• [What to work on]
All lines of the entries with "approximately" in them must be listed.

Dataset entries

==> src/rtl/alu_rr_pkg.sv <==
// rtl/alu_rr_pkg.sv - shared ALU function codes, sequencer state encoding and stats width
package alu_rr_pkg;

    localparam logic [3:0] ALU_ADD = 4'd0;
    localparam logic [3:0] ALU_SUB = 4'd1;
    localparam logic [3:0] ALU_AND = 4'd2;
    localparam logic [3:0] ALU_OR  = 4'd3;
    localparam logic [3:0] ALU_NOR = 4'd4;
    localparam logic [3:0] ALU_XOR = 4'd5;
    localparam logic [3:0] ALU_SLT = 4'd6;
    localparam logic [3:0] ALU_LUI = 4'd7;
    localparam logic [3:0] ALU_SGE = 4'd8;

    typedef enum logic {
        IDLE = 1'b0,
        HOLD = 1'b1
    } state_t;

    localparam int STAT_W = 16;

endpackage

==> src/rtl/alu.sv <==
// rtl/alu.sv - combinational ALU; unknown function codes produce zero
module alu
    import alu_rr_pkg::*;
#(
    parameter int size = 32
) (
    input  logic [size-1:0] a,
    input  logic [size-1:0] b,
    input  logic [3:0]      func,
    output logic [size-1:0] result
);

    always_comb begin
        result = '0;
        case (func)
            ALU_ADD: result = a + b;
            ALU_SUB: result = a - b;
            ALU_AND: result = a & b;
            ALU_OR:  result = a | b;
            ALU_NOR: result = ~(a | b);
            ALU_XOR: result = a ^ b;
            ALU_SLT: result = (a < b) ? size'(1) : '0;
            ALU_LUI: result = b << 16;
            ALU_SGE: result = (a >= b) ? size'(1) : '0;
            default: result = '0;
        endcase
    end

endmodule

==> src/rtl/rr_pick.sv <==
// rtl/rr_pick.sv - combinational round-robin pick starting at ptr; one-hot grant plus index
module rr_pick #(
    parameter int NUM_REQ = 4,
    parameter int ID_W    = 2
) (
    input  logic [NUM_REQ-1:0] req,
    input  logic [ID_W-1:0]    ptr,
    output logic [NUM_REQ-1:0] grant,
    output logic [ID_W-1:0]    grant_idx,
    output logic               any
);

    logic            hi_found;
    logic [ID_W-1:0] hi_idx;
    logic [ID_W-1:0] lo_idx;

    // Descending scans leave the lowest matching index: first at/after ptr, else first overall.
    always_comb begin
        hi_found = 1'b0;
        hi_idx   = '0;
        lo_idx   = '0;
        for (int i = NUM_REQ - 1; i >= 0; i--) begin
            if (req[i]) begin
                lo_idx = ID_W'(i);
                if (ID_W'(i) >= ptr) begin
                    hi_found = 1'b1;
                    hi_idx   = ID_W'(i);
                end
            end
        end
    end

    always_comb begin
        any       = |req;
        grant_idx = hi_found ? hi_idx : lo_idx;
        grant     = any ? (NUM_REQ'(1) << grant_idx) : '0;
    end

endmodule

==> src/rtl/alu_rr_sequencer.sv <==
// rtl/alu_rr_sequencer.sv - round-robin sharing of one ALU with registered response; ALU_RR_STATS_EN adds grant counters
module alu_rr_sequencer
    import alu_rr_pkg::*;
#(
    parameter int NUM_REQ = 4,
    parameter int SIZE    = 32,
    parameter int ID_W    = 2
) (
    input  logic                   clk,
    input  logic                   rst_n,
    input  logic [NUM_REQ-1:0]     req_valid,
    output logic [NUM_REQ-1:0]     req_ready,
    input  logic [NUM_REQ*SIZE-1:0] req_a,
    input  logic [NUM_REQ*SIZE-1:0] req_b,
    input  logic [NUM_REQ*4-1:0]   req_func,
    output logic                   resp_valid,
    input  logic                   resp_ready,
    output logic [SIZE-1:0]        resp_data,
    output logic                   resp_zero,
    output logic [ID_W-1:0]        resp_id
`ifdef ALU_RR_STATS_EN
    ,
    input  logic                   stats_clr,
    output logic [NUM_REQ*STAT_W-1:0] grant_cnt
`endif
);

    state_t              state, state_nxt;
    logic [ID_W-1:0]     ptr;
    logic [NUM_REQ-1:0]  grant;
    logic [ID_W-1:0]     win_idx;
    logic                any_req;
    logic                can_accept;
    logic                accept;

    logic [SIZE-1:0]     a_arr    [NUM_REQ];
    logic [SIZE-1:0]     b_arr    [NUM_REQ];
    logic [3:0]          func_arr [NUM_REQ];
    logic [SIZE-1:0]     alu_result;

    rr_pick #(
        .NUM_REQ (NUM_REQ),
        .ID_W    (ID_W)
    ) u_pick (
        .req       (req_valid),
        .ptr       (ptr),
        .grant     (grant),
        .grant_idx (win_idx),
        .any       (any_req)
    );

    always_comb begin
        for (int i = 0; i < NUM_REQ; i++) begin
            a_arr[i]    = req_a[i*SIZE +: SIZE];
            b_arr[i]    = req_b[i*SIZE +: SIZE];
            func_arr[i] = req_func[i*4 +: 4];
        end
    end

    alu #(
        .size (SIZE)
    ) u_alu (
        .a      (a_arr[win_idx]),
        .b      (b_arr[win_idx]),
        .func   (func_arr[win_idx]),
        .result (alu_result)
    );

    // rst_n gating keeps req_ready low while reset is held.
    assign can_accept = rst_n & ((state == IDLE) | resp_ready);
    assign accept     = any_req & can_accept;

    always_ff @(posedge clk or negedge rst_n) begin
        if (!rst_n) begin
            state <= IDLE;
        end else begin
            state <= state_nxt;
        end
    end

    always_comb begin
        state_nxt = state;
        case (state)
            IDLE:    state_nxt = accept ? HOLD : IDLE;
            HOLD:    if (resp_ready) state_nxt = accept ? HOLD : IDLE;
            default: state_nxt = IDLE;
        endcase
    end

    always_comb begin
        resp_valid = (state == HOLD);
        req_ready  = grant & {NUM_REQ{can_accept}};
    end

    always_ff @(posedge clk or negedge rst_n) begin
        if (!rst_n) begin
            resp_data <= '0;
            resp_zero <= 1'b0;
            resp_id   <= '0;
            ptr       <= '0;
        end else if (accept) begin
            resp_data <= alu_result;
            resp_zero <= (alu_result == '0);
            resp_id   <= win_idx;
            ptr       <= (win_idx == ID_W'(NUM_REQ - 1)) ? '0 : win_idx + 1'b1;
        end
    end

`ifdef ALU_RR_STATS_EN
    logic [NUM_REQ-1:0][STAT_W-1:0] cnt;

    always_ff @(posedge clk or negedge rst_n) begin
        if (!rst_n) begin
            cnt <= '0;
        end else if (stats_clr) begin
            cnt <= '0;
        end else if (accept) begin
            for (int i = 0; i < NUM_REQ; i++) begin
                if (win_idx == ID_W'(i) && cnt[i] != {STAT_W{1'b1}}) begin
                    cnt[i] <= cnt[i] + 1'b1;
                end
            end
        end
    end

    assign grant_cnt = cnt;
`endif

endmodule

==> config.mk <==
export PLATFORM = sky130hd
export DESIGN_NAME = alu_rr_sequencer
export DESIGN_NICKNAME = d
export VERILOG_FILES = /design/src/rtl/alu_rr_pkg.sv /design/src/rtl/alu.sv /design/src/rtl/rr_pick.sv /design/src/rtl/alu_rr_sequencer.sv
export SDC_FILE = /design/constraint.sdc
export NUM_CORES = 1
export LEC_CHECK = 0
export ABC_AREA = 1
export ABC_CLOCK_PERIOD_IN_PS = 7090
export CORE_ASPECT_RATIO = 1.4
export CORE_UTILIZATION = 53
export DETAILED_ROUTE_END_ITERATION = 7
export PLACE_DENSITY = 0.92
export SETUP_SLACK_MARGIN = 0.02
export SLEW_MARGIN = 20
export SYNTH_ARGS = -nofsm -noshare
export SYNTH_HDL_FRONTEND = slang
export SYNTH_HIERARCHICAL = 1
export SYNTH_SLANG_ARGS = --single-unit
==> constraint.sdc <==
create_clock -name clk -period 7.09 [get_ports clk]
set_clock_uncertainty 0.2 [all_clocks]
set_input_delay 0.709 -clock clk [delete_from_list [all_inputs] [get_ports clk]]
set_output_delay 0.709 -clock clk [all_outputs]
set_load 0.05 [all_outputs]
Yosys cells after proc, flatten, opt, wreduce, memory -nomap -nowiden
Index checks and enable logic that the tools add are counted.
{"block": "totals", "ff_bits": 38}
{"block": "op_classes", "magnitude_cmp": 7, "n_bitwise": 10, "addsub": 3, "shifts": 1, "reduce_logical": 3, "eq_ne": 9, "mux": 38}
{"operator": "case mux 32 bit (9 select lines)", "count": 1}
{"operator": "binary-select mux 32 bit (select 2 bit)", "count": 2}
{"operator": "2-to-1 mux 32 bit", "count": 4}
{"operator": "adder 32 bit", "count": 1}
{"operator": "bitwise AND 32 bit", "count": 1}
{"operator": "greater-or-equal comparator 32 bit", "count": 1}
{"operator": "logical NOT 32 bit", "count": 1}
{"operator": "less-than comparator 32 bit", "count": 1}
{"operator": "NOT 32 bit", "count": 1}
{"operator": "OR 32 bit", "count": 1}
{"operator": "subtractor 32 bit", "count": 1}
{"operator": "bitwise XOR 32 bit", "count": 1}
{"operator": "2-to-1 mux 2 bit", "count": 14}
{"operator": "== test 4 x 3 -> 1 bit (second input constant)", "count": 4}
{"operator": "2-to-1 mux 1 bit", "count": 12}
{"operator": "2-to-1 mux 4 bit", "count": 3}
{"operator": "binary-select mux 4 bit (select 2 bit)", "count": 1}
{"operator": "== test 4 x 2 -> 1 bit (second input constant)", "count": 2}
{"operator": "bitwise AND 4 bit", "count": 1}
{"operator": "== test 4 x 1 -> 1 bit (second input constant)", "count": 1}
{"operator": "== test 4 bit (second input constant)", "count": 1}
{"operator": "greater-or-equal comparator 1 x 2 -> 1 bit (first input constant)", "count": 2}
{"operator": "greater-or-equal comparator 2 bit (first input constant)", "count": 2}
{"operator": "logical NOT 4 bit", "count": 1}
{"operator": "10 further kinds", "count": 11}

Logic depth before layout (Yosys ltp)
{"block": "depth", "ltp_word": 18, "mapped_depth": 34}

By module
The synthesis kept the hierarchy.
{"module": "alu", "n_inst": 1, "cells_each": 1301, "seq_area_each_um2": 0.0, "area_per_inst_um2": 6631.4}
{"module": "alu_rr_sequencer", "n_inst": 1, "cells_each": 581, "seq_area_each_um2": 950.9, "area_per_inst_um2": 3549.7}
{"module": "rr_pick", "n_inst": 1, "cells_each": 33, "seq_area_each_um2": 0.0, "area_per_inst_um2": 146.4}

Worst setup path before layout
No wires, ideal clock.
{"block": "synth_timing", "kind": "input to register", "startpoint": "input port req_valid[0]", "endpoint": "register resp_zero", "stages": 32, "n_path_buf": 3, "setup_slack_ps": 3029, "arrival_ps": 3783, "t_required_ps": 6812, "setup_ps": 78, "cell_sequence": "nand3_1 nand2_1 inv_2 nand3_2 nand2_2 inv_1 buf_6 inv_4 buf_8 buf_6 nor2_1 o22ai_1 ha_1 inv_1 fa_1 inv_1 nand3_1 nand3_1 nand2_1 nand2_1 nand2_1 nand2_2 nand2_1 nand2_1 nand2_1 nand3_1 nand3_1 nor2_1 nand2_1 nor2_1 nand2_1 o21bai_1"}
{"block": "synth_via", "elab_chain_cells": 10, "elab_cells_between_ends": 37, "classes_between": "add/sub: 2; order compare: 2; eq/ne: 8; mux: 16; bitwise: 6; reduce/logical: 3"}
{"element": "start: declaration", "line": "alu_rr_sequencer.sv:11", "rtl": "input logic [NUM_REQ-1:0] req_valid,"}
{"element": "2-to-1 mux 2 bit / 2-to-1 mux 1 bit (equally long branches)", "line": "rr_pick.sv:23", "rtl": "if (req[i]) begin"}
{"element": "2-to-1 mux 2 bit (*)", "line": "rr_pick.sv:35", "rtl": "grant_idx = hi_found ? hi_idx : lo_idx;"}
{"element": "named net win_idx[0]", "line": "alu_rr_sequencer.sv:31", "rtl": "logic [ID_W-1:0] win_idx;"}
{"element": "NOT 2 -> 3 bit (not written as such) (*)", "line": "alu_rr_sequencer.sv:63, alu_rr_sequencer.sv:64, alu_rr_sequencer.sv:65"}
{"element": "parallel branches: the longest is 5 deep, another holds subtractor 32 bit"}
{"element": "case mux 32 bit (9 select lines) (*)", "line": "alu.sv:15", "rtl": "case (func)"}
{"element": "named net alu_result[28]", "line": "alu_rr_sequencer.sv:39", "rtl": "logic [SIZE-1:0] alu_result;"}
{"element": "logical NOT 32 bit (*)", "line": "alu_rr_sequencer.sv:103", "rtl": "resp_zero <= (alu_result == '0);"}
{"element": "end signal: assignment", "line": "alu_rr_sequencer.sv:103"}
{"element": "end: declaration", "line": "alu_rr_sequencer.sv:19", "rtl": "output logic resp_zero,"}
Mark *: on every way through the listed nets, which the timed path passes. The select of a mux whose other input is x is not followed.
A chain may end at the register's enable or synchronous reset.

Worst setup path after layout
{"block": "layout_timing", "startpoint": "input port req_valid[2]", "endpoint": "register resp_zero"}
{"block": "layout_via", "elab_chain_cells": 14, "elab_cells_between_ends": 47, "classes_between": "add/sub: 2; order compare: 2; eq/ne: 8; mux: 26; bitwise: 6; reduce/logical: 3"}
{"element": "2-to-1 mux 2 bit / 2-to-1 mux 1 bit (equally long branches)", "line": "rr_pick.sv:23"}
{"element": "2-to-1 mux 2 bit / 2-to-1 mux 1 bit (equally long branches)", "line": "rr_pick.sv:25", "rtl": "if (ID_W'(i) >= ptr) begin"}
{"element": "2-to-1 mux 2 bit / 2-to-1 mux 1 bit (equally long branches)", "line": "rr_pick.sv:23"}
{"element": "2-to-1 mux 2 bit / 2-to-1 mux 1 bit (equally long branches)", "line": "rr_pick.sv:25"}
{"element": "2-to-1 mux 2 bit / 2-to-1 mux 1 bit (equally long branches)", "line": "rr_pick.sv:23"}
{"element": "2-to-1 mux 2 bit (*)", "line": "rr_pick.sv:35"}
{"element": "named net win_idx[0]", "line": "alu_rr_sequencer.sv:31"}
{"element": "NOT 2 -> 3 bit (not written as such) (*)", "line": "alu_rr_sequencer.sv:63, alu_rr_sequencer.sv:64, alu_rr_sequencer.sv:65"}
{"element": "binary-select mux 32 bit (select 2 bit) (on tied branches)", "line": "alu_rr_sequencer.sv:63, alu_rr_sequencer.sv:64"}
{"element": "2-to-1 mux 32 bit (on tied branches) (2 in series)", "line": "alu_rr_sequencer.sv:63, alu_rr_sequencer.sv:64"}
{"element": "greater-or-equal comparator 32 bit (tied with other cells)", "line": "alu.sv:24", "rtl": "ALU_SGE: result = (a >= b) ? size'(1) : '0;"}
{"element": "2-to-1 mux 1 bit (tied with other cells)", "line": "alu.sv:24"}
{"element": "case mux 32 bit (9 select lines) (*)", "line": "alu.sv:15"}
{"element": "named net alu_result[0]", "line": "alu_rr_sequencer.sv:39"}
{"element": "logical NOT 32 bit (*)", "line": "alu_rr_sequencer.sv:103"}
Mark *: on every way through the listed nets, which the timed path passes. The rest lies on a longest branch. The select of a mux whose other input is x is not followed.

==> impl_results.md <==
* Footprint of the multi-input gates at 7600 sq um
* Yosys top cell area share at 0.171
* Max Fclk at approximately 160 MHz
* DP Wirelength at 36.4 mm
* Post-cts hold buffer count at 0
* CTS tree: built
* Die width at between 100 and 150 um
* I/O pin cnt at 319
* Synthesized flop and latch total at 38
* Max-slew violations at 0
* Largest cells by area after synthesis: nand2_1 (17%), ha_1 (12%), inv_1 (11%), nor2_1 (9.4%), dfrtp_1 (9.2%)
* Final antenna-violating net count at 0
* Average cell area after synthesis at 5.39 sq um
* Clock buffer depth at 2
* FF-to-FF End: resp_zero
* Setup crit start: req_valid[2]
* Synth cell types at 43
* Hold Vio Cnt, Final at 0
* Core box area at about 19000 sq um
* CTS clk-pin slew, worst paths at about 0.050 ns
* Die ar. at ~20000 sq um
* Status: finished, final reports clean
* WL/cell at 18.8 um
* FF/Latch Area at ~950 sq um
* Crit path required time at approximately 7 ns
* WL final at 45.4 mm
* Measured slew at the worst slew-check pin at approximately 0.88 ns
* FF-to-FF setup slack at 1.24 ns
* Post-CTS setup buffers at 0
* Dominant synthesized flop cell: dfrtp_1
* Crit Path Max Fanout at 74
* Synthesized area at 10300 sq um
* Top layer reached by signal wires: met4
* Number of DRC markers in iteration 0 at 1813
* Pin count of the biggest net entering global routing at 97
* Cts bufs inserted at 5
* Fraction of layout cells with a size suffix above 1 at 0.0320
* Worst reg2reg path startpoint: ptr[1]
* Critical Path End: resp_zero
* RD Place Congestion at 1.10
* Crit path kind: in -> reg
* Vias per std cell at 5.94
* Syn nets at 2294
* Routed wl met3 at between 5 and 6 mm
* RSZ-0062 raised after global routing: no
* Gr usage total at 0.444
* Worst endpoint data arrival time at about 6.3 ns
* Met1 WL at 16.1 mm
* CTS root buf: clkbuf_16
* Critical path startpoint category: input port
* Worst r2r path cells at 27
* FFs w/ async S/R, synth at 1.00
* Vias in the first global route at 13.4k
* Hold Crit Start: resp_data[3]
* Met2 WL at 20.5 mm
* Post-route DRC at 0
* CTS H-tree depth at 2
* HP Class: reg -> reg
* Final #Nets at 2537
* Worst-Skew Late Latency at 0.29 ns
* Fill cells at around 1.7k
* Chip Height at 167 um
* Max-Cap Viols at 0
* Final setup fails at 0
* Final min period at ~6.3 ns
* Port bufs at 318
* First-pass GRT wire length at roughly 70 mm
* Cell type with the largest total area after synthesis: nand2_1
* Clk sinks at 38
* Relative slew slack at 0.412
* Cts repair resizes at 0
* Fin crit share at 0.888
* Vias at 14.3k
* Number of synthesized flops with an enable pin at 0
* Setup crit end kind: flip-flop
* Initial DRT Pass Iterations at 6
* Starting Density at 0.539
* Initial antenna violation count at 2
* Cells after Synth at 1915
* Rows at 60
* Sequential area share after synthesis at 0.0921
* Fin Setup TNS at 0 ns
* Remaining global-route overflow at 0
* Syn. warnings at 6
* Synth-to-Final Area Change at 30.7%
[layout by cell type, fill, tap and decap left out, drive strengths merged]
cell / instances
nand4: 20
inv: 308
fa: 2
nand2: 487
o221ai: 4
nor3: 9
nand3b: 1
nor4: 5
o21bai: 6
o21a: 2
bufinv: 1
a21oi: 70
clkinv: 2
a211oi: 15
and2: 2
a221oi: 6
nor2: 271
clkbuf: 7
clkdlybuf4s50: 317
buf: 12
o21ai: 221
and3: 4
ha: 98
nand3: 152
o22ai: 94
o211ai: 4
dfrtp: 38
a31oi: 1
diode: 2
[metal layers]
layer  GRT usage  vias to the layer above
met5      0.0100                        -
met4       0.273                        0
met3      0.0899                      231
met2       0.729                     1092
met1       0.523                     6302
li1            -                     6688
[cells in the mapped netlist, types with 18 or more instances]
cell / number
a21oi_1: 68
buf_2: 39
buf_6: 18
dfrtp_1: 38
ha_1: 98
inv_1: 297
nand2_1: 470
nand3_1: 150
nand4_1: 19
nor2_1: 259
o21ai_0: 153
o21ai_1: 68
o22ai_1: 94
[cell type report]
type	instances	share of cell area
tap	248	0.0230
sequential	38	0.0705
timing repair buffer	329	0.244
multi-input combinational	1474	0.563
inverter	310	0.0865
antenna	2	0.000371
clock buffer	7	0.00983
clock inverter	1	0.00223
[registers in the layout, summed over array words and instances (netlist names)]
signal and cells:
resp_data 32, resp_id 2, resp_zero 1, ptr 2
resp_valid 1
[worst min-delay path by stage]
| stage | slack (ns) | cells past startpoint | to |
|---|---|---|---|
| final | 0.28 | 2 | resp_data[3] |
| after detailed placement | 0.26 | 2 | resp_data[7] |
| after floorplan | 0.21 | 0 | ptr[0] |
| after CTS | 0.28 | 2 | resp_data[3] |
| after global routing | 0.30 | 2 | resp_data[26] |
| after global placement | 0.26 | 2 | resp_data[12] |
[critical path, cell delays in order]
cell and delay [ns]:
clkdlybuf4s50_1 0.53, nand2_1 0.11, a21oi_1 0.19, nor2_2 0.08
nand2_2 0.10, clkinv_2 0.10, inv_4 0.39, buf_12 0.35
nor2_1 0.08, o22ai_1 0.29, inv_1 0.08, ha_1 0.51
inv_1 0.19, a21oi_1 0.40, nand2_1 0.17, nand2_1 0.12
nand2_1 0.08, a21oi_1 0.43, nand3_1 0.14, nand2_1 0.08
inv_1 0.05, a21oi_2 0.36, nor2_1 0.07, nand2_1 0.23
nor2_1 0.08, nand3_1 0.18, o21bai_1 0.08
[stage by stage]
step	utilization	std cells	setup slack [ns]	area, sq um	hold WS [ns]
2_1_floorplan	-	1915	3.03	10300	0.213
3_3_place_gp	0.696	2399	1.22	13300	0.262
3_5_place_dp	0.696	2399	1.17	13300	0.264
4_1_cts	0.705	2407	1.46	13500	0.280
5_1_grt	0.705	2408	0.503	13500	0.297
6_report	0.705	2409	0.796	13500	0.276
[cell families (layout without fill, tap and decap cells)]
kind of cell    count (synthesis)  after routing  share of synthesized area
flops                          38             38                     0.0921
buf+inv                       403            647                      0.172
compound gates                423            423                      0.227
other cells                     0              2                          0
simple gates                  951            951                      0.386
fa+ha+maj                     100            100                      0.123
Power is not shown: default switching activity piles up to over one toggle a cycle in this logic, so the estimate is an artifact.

• [Answer area]
* Max Fclk at approximately 160 MHz
* Crit path required time at approximately 7 ns
* Measured slew at the worst slew-check pin at approximately 0.88 ns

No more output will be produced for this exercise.